Prompt
How many lines in the records below contain "regs"? Answer with the number alone.

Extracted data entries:
Context: an optimization exercise on an open-source flow, tuned for a short achievable clock period and few clock cycles. The choices shown serve that exercise and are no tape-out recipe. In this exercise RTL edits were held to simulation tests only and were not proved equivalent to the original. Power is estimated from default activity; no workload was simulated.

==> flow/design.v <==
module cpu #(
    parameter W = 32
) (
    input wire clk, rst,
    output wire[W-1:0] pc,
    input wire[W-1:0] read_inst,
    output reg load_en,
    output reg[W-1:0] l_addr,
    input wire[W-1:0] l_data,
    output reg store_en,
    output reg[W-1:0] s_addr,
    output reg[W-1:0] s_data
);
    reg [31:0] pc_r;
    assign pc = pc_r;
    reg        vD;
    reg [31:0] ir;
    reg [31:0] pcD;
    reg        vE;
    reg [31:0] A, B, SD, ALT;
    reg        e_add, e_sub, e_inv, e_and, e_or, e_xor, e_nor, e_slt, e_sltu, e_sll, e_srl, e_sra;
    reg        e_load, e_store, e_we;
    reg [4:0]  e_dest;
    reg [2:0]  e_mode;
    reg        e_br, e_jr, e_pred;
    reg [2:0]  e_bt;             
    reg        m_we, m_load;
    reg [4:0]  m_dest;
    reg [2:0]  m_mode;
    reg [31:0] m_res;
    reg [31:0] regs [1:31];
    reg [31:0] ld_ext;
    always @(*) begin
        case (m_mode)
            3'd1: ld_ext = {{16{l_data[15]}}, l_data[15:0]};    
            3'd2: ld_ext = {16'b0, l_data[15:0]};               
            3'd3: ld_ext = {{24{l_data[7]}}, l_data[7:0]};      
            3'd4: ld_ext = {24'b0, l_data[7:0]};                
            default: ld_ext = l_data;                           
        endcase
    end
    wire [31:0] wb_val = m_load ? ld_ext : m_res;
    always @(posedge clk) begin
        if (m_we) regs[m_dest] <= wb_val;
    end
    wire [31:0] Bx = e_inv ? ~B : B;
    wire [32:0] sum = {1'b0, A} + {1'b0, Bx} + {32'b0, e_inv};
    wire        lt_s = (A[31] ^ B[31]) ? A[31] : sum[31];
    wire        lt_u = ~sum[32];
    wire [4:0]  sa = B[4:0];
    wire [31:0] sh_l = A << sa;
    wire [31:0] sh_r = $signed({e_sra & A[31], A}) >>> sa;
    wire [31:0] e_result =
          ({32{e_add | e_sub}} & sum[31:0])
        | ({32{e_and}} & (A & B))
        | ({32{e_or}}  & (A | B))
        | ({32{e_xor}} & (A ^ B))
        | ({32{e_nor}} & ~(A | B))
        | ({32{e_slt}} & {31'b0, lt_s})
        | ({32{e_sltu}} & {31'b0, lt_u})
        | ({32{e_sll}} & sh_l)
        | ({32{e_srl | e_sra}} & sh_r);
    wire a_zero = (A == 32'b0);
    wire a_eq_b = (A == B);
    reg  taken;
    always @(*) begin
        case (e_bt)
            3'd0: taken = a_eq_b;
            3'd1: taken = ~a_eq_b;
            3'd2: taken = A[31] | a_zero;
            3'd3: taken = ~A[31] & ~a_zero;
            3'd4: taken = A[31];
            default: taken = ~A[31];
        endcase
    end
    wire e_redirect = vE & (e_jr | (e_br & (taken ^ e_pred)));
    wire [31:0] e_target = ALT;
    wire [5:0] op = ir[31:26];
    wire [5:0] fn = ir[5:0];
    wire [4:0] rs = ir[25:21];
    wire [4:0] rt = ir[20:16];
    wire [4:0] rd = ir[15:11];
    wire [15:0] im = ir[15:0];
    wire rtype = (op == 6'b000000);
    wire d_shi  = rtype & (fn == 6'b000000 || fn == 6'b000010 || fn == 6'b000011);
    wire d_shv  = rtype & (fn == 6'b000100 || fn == 6'b000110 || fn == 6'b000111);
    wire d_jr   = rtype & (fn == 6'b001000);
    wire d_jalr = rtype & (fn == 6'b001001);
    wire d_rr   = rtype & fn[5];                       
    wire d_jal  = (op == 6'b000011);
    wire d_beq  = (op == 6'b000100);
    wire d_bne  = (op == 6'b000101);
    wire d_blez = (op == 6'b000110);
    wire d_bgtz = (op == 6'b000111);
    wire d_rimm = (op == 6'b000001);
    wire d_bcond = d_beq | d_bne | d_blez | d_bgtz | d_rimm;
    wire d_br   = d_bcond & (im != 16'b0);             
    wire d_imm  = (op[5:3] == 3'b001);                 
    wire d_lui  = (op == 6'b001111);
    wire d_load = (op[5:3] == 3'b100);
    wire d_store = (op[5:3] == 3'b101);
    wire use_rs = d_rr | d_shv | d_jr | d_jalr | d_bcond | (d_imm & ~d_lui) | d_load | d_store;
    wire use_rt = d_rr | d_shi | d_shv | d_beq | d_bne | d_store;
    reg [4:0] d_dest;
    always @(*) begin
        if (rtype) d_dest = (d_rr | d_shi | d_shv | d_jalr) ? rd : 5'd0;
        else if (d_jal) d_dest = 5'd31;
        else if (d_imm | d_load) d_dest = rt;
        else d_dest = 5'd0;
    end
    wire d_we = (d_dest != 5'd0);
    wire stall = vD & vE & e_load &
                 ((use_rs & (rs == e_dest)) | (use_rt & (rt == e_dest)));
    wire e_fwd_ok = vE & e_we & ~e_load;
    wire [31:0] rf_rs = (rs == 5'd0) ? 32'b0 : regs[rs];
    wire [31:0] rf_rt = (rt == 5'd0) ? 32'b0 : regs[rt];
    wire [31:0] rs_v = (e_fwd_ok & (e_dest == rs)) ? e_result :
                       (m_we & (m_dest == rs))     ? wb_val : rf_rs;
    wire [31:0] rt_v = (e_fwd_ok & (e_dest == rt)) ? e_result :
                       (m_we & (m_dest == rt))     ? wb_val : rf_rt;
    wire [31:0] sext = {{16{im[15]}}, im};
    wire [31:0] zext = {16'b0, im};
    wire [31:0] pc4D = pcD + 32'd4;
    wire [31:0] btgt = pc4D + {sext[29:0], 2'b00};
    wire d_back = im[15];
    wire d_redirect = vD & d_br & d_back & ~stall;
    wire [5:0] f_op = read_inst[31:26];
    wire f_j = (f_op == 6'b000010) | (f_op == 6'b000011);
    wire [31:0] f_jt = {4'b0000, read_inst[25:0], 2'b00};
    always @(posedge clk) begin
        if (rst) pc_r <= 32'b0;
        else if (e_redirect) pc_r <= e_target;
        else if (stall) pc_r <= pc_r;
        else if (d_redirect) pc_r <= btgt;
        else if (f_j) pc_r <= f_jt;
        else pc_r <= pc_r + 32'd4;
    end
    always @(posedge clk) begin
        if (rst | e_redirect) vD <= 1'b0;
        else if (!stall) vD <= ~d_redirect;
        if (!stall) begin
            ir <= read_inst;
            pcD <= pc_r;
        end
    end
    wire go_E = vD & ~stall & ~e_redirect;
    always @(posedge clk) begin
        if (rst) vE <= 1'b0;
        else vE <= go_E;
        if (d_jal | d_jalr) A <= pc4D;
        else if (d_lui) A <= 32'b0;
        else if (d_shi | d_shv) A <= rt_v;
        else A <= rs_v;
        if (d_jal | d_jalr) B <= 32'b0;
        else if (d_shi) B <= {27'b0, ir[10:6]};
        else if (d_shv) B <= rs_v;
        else if (d_lui) B <= {im, 16'b0};
        else if (d_imm & op[2]) B <= zext;             
        else if (d_imm | d_load | d_store) B <= sext;
        else B <= rt_v;
        case (op[1:0])
            2'b00: SD <= {{24{rt_v[7]}}, rt_v[7:0]};
            2'b01: SD <= {{16{rt_v[15]}}, rt_v[15:0]};
            default: SD <= rt_v;
        endcase
        if (d_jr | d_jalr) ALT <= rs_v;
        else if (d_back) ALT <= pc4D;
        else ALT <= btgt;
        e_add  <= (d_rr & (fn[3:1] == 3'b000)) | d_load | d_store |
                  (d_imm & (op[2:1] == 2'b00));
        e_sub  <= d_rr & (fn[3:1] == 3'b001);
        e_inv  <= (d_rr & ((fn[3:1] == 3'b001) | (fn[3:1] == 3'b101))) | (d_imm & (op[2:1] == 2'b01));
        e_and  <= (d_rr & (fn[3:0] == 4'b0100)) | (d_imm & (op[2:0] == 3'b100));
        e_or   <= (d_rr & (fn[3:0] == 4'b0101)) | (d_imm & (op[2:0] == 3'b101)) |
                  d_lui | d_jal | d_jalr;
        e_xor  <= (d_rr & (fn[3:0] == 4'b0110)) | (d_imm & (op[2:0] == 3'b110));
        e_nor  <= (d_rr & (fn[3:0] == 4'b0111));
        e_slt  <= (d_rr & (fn[3:0] == 4'b1010)) | (d_imm & (op[2:0] == 3'b010));
        e_sltu <= (d_rr & (fn[3:0] == 4'b1011)) | (d_imm & (op[2:0] == 3'b011));
        e_sll  <= (d_shi | d_shv) & (fn[1:0] == 2'b00);
        e_srl  <= (d_shi | d_shv) & (fn[1:0] == 2'b10);
        e_sra  <= (d_shi | d_shv) & (fn[1:0] == 2'b11);
        e_load  <= d_load;
        e_store <= d_store;
        e_we    <= d_we;
        e_dest  <= d_dest;
        case (op)
            6'b100001: e_mode <= 3'd1;
            6'b100101: e_mode <= 3'd2;
            6'b100000: e_mode <= 3'd3;
            6'b100100: e_mode <= 3'd4;
            default:   e_mode <= 3'd0;
        endcase
        e_br   <= d_br;
        e_jr   <= d_jr | d_jalr;
        e_pred <= d_back;
        if (d_beq) e_bt <= 3'd0;
        else if (d_bne) e_bt <= 3'd1;
        else if (d_blez) e_bt <= 3'd2;
        else if (d_bgtz) e_bt <= 3'd3;
        else if (rt[0]) e_bt <= 3'd5;
        else e_bt <= 3'd4;
    end
    always @(posedge clk) begin
        if (rst) begin
            m_we <= 1'b0;
            load_en <= 1'b0;
            store_en <= 1'b0;
        end else begin
            m_we <= vE & e_we;
            load_en <= vE & e_load;
            store_en <= vE & e_store;
        end
        m_load <= e_load;
        m_dest <= e_dest;
        m_mode <= e_mode;
        m_res <= e_result;
        l_addr <= sum[31:0];
        s_addr <= sum[31:0];
        s_data <= SD;
    end
endmodule
==> flow/run.sh <==
#!/bin/bash
# synth_recipe.tcl (not shown) runs the flow's synth.tcl, then flattens the netlist and writes it again
# the make line also repeats each setting of config.mk as NAME=value (left out here)
make -C /OpenROAD-flow-scripts/flow DESIGN_CONFIG=/design/flow/config.mk WORK_HOME=/design/flow/orfs CLKGATE_MAP_FILE= SYNTH_SCRIPT=/design/flow/synth_recipe.tcl finish
==> flow/config.mk <==
export PLATFORM = sky130hd
export DESIGN_NAME = cpu
export DESIGN_NICKNAME = cpu
export VERILOG_FILES = /design/flow/design.v
export SDC_FILE = /design/flow/constraint.sdc
export NUM_CORES = 4
export LEC_CHECK = 0
export ABC_CLOCK_PERIOD_IN_PS = 2500
export CAP_MARGIN = 20
export CORE_MARGIN = 2
export CORE_UTILIZATION = 40
export PLACE_DENSITY = 0.6
export SETUP_SLACK_MARGIN = 4.5
export SLEW_MARGIN = 20
export TNS_END_PERCENT = 100
==> flow/constraint.sdc <==
create_clock -name core_clock -period 7.5 [get_ports {clk}]
set_input_delay 1.5000 -clock core_clock [delete_from_list [all_inputs] [get_ports {clk}]]
set_output_delay 1.5000 -clock core_clock [all_outputs]
set_load 0.01 [all_outputs]
==> results of run 1 <==
Yosys cell counts, types with 33 or more instances:
cell type / number
nor3_1: 45
a211oi_1: 146
nand2_1: 299
and2_1: 35
a21oi_1: 273
inv_1: 128
o211ai_1: 98
edfxtp_1: 1056
clkbuf_1: 227
and3_1: 35
a221oi_1: 36
o21ai_0: 184
buf_1: 38
ha_1: 130
buf_4: 60
mux4_2: 596
mux2_2: 62
mux2i_1: 190
a22oi_1: 33
xor2_1: 86
nand3_1: 90
buf_2: 69
dfxtp_1: 309
nor2_1: 311
xnor2_1: 70
logic make-up (layout without fill, tap and decap cells):
logic type      Yosys count  in the layout
flops                  1365           1365
compound gates         1077           1094
simple gates            997           1004
mux                     853            853
buf+inv                 540           1364
xor+xnor                156            156
fa+ha+maj               132            132
other cells               0              6
layout make-up:
class	instances	area, um^2	share of cell area, %
Timing Repair Buffer	942	10300	11.0
Clock buffer	191	4100	4.37
Clock inverter	88	988	1.05
Tap cell	2340	2930	3.12
Timing Repair inverter	9	76.3	0.0813
Multi-Input combinational cell	3239	36800	39.2
Inverter	134	629	0.670
Sequential cell	1365	38100	40.6
Antenna cell	6	15.0	0.0160
critical path: stages (launching register included):
cell and delay [ps]:
dfxtp_4 440, xor2_1 210, ha_1 280, and2_4 150, or4_4 560, o211ai_1 390
nand3_2 170, a311o_1 390, xor2_2 260, a221o_2 490, o21ai_4 210, buf_12 160
a21oi_2 60
routing by layer:
layer	wire [um]	vias up
met3	32000	1178
met1	106000	28400
met2	141000	3788
li1	-	22000
met4	28100	6
met5	39	-
worst max path at each step:
stage	start	endpoint	slack (ps)	cells past startpoint
after floorplan	e_inv	A[27]	4030	13
after global placement	e_inv	ALT[27]	2290	11
after detailed placement	e_inv	A[27]	2380	11
after CTS	pcD[10]	pc_r[31]	3690	16
after global routing	pcD[9]	pc_r[28]	3540	19
final	e_inv	ALT[27]	3580	12
power groups by stage:
stage	clock (W)	combinational [W]	sequential [W]
after floorplan	0	0.00250	0.00911
after global placement	0	0.00406	0.00930
after detailed placement	0	0.00407	0.00929
after CTS	0.00779	0.00556	0.00907
after global routing	0.00810	0.00641	0.00909
final	0.00773	0.00624	0.00909
what timing repair did:
| action | 4_1_cts | 5_1_grt |
|---|---|---|
| setup endpoints to repair | 854 | 498 |
| buffers inserted | 409 | 148 |
| resized for setup | 1267 | 301 |
| cloned | 56 | 6 |
| endpoints found under the hold margin | 0 | 0 |
| pin swaps | 278 | 205 |
stage by stage:
step	setup slack (ps)	total power, W	utilization, %	area, um^2	hold slack, ps
floorplan	4030	0.0116	-	72200	310
global placement	2290	0.0134	43.3	76500	310
detailed placement	2380	0.0134	43.3	76500	312
CTS	3690	0.0224	51.6	91300	327
global route	3540	0.0236	53.1	93900	338
finish	3580	0.0231	53.1	93900	324
flip-flops by register name, indices dropped and copies added, names as in the netlist, 5 cells and up, named ones only:
register / cells
e_dest: 5
ALT: 32
regs: 992
s_addr: 32
ir: 32
B: 32
m_dest: 5
SD: 32
s_data: 32
A: 32
m_res: 32
pc_r: 32
pcD: 32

Reply to the exercise
5